(Beginning of Available data)

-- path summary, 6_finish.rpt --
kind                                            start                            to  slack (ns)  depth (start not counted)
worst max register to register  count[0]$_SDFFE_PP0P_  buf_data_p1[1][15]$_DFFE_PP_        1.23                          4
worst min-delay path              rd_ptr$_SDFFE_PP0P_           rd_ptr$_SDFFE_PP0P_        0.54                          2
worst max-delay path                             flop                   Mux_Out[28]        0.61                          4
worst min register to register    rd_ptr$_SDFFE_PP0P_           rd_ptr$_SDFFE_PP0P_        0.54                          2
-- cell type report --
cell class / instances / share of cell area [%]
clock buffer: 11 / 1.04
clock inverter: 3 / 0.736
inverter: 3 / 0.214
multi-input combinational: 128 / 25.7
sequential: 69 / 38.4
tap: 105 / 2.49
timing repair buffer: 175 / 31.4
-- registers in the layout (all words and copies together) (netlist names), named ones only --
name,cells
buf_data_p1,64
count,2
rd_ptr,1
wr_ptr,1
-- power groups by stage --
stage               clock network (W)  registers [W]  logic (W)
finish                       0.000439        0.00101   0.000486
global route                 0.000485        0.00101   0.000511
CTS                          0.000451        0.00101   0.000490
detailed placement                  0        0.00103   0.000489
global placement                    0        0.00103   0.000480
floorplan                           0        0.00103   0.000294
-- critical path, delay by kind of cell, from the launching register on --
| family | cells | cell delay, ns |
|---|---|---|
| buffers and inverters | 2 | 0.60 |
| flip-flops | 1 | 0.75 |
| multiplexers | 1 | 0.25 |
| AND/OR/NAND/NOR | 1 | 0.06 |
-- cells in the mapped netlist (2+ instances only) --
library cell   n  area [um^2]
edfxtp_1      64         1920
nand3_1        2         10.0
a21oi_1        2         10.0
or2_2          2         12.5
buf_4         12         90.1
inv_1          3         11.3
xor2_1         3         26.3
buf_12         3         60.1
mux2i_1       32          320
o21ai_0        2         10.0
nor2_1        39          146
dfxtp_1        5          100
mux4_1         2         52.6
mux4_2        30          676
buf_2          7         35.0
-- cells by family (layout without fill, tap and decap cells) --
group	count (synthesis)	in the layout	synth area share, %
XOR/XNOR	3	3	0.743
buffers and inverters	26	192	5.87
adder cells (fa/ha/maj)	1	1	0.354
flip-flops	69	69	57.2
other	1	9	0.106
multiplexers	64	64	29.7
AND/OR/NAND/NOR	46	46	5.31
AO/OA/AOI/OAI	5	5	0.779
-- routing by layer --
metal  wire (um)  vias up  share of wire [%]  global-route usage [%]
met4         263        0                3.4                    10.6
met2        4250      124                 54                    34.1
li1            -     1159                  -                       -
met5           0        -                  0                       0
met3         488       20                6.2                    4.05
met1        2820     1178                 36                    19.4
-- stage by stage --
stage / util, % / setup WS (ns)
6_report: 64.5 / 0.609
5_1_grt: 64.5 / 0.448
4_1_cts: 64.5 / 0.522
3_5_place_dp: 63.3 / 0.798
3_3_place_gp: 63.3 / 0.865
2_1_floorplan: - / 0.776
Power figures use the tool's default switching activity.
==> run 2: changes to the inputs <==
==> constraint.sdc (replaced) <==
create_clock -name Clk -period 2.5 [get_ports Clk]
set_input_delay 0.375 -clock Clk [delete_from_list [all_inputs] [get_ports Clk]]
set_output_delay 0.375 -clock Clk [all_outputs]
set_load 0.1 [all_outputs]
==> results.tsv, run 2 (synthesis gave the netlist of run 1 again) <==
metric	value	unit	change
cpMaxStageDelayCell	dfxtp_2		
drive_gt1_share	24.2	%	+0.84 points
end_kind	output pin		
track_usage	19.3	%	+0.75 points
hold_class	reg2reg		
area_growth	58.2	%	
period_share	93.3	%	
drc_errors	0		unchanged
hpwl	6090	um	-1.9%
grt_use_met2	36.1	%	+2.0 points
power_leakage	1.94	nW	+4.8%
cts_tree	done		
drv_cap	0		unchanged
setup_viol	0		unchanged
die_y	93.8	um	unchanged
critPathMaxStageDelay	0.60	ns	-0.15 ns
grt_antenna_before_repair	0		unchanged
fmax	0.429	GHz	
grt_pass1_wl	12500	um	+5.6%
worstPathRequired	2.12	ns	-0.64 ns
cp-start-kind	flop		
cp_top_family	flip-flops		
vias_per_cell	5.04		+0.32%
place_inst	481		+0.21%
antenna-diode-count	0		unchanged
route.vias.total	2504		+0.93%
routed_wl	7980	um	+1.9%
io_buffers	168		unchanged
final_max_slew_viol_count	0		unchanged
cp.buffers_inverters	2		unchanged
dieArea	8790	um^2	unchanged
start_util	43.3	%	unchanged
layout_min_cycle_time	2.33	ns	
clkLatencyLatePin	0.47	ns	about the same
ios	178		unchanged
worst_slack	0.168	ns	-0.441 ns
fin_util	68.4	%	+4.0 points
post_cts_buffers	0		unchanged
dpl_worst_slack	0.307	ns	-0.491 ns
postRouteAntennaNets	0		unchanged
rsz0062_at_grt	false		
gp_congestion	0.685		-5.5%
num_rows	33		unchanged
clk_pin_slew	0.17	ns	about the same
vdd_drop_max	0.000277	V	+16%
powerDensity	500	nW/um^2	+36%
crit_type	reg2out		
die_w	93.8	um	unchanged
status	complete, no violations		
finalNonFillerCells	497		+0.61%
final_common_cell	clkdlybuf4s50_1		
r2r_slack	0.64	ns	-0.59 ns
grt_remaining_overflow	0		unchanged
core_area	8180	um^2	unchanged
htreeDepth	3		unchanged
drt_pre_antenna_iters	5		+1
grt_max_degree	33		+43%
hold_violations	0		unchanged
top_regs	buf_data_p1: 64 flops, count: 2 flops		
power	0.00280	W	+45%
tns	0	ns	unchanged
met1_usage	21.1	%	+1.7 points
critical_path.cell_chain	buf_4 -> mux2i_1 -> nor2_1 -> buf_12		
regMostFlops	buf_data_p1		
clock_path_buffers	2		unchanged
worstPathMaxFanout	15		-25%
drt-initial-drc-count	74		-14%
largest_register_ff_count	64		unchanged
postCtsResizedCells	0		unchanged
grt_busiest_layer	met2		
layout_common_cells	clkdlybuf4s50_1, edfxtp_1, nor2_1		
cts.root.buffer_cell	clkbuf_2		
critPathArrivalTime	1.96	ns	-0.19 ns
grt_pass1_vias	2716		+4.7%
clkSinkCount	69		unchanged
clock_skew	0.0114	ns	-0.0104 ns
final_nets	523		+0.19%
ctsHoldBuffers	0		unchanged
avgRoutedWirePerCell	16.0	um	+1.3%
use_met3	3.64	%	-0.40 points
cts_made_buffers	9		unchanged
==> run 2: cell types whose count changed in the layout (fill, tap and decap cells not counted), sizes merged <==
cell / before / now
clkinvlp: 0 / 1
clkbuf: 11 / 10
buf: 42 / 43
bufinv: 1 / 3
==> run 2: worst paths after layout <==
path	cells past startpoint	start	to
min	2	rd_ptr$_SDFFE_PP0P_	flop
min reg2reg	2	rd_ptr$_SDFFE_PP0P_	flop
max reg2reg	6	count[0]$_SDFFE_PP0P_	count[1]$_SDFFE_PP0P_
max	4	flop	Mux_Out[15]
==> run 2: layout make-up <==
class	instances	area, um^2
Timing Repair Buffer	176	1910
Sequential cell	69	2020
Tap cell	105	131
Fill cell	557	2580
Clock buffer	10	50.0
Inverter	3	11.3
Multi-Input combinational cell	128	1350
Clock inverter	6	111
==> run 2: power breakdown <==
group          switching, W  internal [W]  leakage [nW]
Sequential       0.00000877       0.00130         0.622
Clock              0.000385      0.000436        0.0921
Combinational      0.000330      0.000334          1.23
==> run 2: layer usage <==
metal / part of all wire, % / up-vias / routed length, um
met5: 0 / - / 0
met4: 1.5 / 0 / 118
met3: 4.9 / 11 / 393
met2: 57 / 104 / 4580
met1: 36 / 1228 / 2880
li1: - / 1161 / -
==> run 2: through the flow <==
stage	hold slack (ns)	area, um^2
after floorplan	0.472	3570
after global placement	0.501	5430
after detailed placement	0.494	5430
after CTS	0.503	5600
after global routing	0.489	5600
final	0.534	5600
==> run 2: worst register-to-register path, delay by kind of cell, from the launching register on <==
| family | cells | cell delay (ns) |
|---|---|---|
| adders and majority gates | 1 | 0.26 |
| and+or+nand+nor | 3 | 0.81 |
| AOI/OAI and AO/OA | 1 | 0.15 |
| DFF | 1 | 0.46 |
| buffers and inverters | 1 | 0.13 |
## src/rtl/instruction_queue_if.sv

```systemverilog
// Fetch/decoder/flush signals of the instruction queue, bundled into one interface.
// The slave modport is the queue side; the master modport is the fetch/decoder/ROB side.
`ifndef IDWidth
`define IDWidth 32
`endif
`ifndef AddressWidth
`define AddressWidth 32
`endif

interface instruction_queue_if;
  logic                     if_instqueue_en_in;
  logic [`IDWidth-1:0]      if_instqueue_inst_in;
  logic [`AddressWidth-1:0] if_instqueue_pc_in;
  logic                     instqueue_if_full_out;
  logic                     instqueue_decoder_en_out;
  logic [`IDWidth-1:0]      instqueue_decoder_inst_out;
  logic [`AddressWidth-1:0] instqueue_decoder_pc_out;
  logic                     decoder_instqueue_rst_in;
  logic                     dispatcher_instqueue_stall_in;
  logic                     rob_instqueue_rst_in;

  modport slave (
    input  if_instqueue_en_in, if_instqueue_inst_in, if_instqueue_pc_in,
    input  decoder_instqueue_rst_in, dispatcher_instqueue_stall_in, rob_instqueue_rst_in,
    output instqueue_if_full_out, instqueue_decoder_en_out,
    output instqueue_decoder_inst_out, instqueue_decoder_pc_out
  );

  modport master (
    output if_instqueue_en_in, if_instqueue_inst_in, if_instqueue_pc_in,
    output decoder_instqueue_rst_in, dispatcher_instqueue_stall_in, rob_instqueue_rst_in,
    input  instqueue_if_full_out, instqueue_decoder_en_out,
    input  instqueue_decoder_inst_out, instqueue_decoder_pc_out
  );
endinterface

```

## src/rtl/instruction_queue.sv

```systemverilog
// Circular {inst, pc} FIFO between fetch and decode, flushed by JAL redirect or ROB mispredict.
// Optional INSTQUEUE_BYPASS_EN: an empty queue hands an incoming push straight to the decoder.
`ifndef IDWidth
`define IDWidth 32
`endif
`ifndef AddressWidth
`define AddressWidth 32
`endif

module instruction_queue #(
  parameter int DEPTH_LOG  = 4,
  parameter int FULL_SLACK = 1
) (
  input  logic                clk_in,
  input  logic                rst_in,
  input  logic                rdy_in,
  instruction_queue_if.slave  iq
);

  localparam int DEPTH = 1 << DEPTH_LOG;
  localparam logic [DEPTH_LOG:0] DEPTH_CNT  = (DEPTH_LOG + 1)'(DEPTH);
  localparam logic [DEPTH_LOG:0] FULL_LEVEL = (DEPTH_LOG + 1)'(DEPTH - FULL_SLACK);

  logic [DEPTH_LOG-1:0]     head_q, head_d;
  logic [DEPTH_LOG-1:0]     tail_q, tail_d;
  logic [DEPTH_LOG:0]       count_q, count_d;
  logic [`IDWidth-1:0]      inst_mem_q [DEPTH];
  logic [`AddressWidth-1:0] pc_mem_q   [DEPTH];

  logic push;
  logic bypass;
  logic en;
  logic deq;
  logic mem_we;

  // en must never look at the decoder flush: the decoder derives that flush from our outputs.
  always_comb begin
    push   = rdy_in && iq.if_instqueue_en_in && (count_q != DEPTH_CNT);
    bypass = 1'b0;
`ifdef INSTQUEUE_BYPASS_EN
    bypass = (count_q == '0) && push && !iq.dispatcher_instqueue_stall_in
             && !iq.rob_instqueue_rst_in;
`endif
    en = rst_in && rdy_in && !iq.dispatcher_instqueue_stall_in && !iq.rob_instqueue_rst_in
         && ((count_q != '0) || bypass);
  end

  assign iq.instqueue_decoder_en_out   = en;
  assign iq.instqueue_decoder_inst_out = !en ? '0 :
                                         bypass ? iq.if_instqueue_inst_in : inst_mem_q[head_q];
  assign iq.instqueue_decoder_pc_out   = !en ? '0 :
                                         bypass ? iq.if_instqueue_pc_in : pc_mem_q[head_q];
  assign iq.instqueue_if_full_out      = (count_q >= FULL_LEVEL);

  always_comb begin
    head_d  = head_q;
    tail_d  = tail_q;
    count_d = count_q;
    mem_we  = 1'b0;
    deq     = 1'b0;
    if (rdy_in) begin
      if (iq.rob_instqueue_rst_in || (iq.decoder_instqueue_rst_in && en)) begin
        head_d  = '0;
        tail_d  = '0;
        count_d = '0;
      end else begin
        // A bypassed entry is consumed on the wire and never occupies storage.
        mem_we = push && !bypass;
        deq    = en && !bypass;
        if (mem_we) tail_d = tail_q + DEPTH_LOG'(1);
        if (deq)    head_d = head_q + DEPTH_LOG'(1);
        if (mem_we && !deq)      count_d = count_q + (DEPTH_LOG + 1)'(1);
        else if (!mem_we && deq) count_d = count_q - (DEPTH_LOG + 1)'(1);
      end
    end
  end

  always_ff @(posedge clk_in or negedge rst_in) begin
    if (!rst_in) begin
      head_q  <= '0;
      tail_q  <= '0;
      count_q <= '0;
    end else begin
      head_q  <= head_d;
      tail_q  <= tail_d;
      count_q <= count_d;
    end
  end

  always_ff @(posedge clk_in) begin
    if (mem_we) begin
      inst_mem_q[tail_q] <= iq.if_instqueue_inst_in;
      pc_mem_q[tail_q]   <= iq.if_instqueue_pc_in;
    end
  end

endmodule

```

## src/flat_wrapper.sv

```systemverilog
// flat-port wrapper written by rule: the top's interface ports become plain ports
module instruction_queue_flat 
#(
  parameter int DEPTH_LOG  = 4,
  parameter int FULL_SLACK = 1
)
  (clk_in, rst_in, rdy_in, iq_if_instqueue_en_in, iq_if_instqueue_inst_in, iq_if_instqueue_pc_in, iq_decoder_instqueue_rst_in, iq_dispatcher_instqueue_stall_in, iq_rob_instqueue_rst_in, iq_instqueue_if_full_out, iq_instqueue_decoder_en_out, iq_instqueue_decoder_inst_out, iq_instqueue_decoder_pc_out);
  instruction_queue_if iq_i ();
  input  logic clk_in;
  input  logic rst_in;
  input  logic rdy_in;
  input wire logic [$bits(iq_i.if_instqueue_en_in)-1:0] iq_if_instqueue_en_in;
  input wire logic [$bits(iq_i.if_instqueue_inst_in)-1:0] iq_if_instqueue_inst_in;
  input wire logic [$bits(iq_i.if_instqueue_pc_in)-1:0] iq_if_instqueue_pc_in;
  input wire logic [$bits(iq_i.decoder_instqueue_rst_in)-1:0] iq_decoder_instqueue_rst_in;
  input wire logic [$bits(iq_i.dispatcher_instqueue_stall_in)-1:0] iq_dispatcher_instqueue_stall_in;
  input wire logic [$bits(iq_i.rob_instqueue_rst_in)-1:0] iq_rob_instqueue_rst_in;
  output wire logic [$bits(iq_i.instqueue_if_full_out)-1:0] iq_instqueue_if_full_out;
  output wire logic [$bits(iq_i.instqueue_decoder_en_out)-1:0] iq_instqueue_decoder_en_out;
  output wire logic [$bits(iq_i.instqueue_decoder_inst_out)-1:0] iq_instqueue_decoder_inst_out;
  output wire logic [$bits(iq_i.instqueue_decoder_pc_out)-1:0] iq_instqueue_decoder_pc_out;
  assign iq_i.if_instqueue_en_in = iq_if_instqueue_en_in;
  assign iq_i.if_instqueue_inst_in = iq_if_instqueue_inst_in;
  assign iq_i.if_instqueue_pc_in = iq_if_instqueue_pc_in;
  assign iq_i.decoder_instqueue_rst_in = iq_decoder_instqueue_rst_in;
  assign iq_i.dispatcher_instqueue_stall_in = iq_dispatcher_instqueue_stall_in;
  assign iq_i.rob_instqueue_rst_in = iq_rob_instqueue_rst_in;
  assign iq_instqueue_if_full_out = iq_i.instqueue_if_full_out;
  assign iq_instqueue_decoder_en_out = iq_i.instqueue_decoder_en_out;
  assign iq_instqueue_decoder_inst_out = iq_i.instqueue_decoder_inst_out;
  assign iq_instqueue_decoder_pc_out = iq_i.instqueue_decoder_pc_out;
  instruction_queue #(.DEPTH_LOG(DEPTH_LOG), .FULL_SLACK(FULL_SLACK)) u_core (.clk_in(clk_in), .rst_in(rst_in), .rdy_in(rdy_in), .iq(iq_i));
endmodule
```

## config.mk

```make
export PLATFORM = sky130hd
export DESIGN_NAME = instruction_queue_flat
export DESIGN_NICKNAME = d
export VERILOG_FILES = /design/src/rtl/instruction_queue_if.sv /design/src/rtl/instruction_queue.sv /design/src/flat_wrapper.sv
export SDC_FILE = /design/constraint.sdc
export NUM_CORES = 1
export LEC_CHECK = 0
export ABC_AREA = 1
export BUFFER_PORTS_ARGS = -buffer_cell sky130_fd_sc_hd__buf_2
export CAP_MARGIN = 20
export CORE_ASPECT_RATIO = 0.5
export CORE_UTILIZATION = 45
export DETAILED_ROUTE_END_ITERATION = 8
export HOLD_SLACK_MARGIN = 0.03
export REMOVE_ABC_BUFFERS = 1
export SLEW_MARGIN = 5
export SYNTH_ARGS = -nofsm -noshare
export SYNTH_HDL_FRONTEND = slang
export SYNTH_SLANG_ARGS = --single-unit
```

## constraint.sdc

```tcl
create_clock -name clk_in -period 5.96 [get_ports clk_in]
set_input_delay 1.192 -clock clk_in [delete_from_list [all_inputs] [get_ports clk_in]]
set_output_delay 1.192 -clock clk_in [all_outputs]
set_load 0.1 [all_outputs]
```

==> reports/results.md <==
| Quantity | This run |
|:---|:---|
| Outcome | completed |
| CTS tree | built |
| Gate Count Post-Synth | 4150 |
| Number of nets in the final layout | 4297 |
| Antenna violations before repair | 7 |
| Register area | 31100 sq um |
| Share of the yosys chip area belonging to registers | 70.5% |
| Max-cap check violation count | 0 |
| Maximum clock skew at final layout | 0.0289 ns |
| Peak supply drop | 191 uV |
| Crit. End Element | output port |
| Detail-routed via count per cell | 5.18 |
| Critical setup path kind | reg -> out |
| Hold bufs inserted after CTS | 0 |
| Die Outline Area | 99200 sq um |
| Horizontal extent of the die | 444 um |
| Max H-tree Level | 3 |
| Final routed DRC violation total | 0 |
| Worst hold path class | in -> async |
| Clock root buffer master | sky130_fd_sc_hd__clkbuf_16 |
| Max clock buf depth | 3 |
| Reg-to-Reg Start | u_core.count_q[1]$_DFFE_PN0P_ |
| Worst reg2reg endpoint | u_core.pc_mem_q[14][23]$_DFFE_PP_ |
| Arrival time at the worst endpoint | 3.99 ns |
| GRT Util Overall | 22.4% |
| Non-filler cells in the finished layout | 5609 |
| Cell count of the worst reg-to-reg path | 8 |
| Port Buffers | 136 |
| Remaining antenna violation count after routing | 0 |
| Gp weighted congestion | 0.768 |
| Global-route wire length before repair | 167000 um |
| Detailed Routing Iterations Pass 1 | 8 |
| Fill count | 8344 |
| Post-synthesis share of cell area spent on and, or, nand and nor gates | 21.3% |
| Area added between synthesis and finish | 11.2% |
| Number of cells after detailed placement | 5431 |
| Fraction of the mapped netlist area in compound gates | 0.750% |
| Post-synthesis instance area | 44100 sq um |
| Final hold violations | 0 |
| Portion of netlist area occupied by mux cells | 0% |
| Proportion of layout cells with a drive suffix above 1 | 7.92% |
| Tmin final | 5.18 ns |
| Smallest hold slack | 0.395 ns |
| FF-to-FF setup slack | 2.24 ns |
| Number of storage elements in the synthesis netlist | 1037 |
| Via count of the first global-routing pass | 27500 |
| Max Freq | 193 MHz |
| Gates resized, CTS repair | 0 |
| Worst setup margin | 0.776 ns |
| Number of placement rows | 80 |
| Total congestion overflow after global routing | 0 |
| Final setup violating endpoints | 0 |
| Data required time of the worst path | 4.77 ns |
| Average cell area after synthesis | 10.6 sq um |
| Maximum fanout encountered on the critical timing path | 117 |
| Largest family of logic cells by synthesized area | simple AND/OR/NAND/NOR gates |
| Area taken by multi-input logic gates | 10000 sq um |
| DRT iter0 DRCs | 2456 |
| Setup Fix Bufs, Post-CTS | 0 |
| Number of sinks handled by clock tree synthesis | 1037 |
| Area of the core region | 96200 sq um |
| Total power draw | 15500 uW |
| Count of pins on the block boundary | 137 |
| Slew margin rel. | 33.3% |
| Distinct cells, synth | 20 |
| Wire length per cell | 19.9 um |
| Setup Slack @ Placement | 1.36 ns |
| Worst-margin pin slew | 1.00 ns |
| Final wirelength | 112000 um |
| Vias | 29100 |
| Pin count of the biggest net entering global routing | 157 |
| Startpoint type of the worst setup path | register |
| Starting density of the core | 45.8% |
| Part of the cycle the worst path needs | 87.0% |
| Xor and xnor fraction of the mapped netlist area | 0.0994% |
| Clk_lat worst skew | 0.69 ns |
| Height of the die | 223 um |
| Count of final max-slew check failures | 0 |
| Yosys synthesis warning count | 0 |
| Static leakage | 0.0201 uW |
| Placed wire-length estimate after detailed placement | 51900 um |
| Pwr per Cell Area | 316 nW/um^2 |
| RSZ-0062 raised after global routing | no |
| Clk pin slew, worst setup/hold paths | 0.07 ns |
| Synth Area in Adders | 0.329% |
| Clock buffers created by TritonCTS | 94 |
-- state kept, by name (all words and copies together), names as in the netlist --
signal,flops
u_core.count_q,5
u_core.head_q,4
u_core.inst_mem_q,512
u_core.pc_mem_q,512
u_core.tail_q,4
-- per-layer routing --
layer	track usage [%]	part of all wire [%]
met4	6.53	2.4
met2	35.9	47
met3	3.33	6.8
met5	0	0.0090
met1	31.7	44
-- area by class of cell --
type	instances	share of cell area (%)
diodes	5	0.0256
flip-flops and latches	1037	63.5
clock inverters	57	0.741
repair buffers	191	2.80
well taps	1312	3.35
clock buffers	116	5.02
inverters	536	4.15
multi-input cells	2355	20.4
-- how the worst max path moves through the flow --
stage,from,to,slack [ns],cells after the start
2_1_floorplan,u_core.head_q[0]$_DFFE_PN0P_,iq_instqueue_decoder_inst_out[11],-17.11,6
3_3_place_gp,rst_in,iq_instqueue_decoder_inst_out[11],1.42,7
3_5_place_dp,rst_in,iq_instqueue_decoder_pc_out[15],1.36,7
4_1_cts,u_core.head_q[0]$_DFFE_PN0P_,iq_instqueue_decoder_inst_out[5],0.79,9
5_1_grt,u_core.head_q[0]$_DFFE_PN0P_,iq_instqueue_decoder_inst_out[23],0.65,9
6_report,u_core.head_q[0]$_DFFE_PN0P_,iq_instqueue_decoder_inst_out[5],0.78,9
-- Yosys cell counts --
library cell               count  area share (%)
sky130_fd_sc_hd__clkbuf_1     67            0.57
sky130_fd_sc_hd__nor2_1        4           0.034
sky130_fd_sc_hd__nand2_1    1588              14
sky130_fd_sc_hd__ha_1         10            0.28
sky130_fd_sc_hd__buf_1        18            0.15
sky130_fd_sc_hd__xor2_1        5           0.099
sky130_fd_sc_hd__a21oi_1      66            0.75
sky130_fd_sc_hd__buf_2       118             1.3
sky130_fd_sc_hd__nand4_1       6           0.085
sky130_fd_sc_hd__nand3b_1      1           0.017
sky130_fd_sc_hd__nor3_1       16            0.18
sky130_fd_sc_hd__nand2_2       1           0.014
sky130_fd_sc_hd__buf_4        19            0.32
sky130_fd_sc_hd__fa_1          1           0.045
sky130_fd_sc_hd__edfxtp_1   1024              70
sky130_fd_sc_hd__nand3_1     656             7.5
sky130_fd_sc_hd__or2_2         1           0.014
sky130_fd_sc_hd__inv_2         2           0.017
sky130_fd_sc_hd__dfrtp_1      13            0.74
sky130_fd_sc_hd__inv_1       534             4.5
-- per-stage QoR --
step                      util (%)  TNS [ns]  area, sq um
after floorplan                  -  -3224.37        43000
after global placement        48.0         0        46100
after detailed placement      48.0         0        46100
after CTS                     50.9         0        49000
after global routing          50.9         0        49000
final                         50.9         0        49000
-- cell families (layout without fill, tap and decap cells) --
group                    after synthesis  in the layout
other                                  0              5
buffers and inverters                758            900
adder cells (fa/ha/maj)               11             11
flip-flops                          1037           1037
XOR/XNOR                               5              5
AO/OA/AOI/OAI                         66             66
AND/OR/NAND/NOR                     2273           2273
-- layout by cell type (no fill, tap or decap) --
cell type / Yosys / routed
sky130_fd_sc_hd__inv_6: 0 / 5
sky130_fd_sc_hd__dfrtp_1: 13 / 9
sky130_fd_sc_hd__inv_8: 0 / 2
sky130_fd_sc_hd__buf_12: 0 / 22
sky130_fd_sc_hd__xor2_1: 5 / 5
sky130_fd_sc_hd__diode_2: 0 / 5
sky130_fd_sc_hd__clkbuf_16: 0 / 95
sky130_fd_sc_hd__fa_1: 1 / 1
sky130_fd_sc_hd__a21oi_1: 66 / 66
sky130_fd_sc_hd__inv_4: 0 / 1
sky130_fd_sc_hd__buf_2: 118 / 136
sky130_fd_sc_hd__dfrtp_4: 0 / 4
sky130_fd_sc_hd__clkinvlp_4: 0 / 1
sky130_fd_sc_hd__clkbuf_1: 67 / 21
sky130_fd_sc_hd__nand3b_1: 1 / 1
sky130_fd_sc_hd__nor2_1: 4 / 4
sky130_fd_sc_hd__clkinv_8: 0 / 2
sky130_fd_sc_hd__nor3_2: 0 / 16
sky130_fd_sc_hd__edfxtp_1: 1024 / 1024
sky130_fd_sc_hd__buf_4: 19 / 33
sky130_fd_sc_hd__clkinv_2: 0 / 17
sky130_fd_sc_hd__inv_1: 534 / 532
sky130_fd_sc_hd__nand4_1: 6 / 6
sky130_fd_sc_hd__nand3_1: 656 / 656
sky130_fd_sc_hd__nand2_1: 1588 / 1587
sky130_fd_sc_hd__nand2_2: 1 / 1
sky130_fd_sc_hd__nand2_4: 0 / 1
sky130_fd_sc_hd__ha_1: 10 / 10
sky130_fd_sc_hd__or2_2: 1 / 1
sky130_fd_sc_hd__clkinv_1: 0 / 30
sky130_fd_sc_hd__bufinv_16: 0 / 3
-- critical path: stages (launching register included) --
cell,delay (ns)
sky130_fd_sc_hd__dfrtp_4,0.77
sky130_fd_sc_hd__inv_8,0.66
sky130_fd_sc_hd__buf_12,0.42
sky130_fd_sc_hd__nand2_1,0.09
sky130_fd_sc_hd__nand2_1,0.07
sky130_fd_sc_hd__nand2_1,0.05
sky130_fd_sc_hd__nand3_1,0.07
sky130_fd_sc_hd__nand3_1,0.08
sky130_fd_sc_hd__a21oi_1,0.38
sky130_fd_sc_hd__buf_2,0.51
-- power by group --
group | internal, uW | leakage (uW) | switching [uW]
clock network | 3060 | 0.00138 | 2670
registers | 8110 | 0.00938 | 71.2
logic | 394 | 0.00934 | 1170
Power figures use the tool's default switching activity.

(End of Available data)

Work order —
Each line in the data that holds the string "about" must be returned.

Response to the exercise —
clkLatencyLatePin	0.47	ns	about the same
clk_pin_slew	0.17	ns	about the same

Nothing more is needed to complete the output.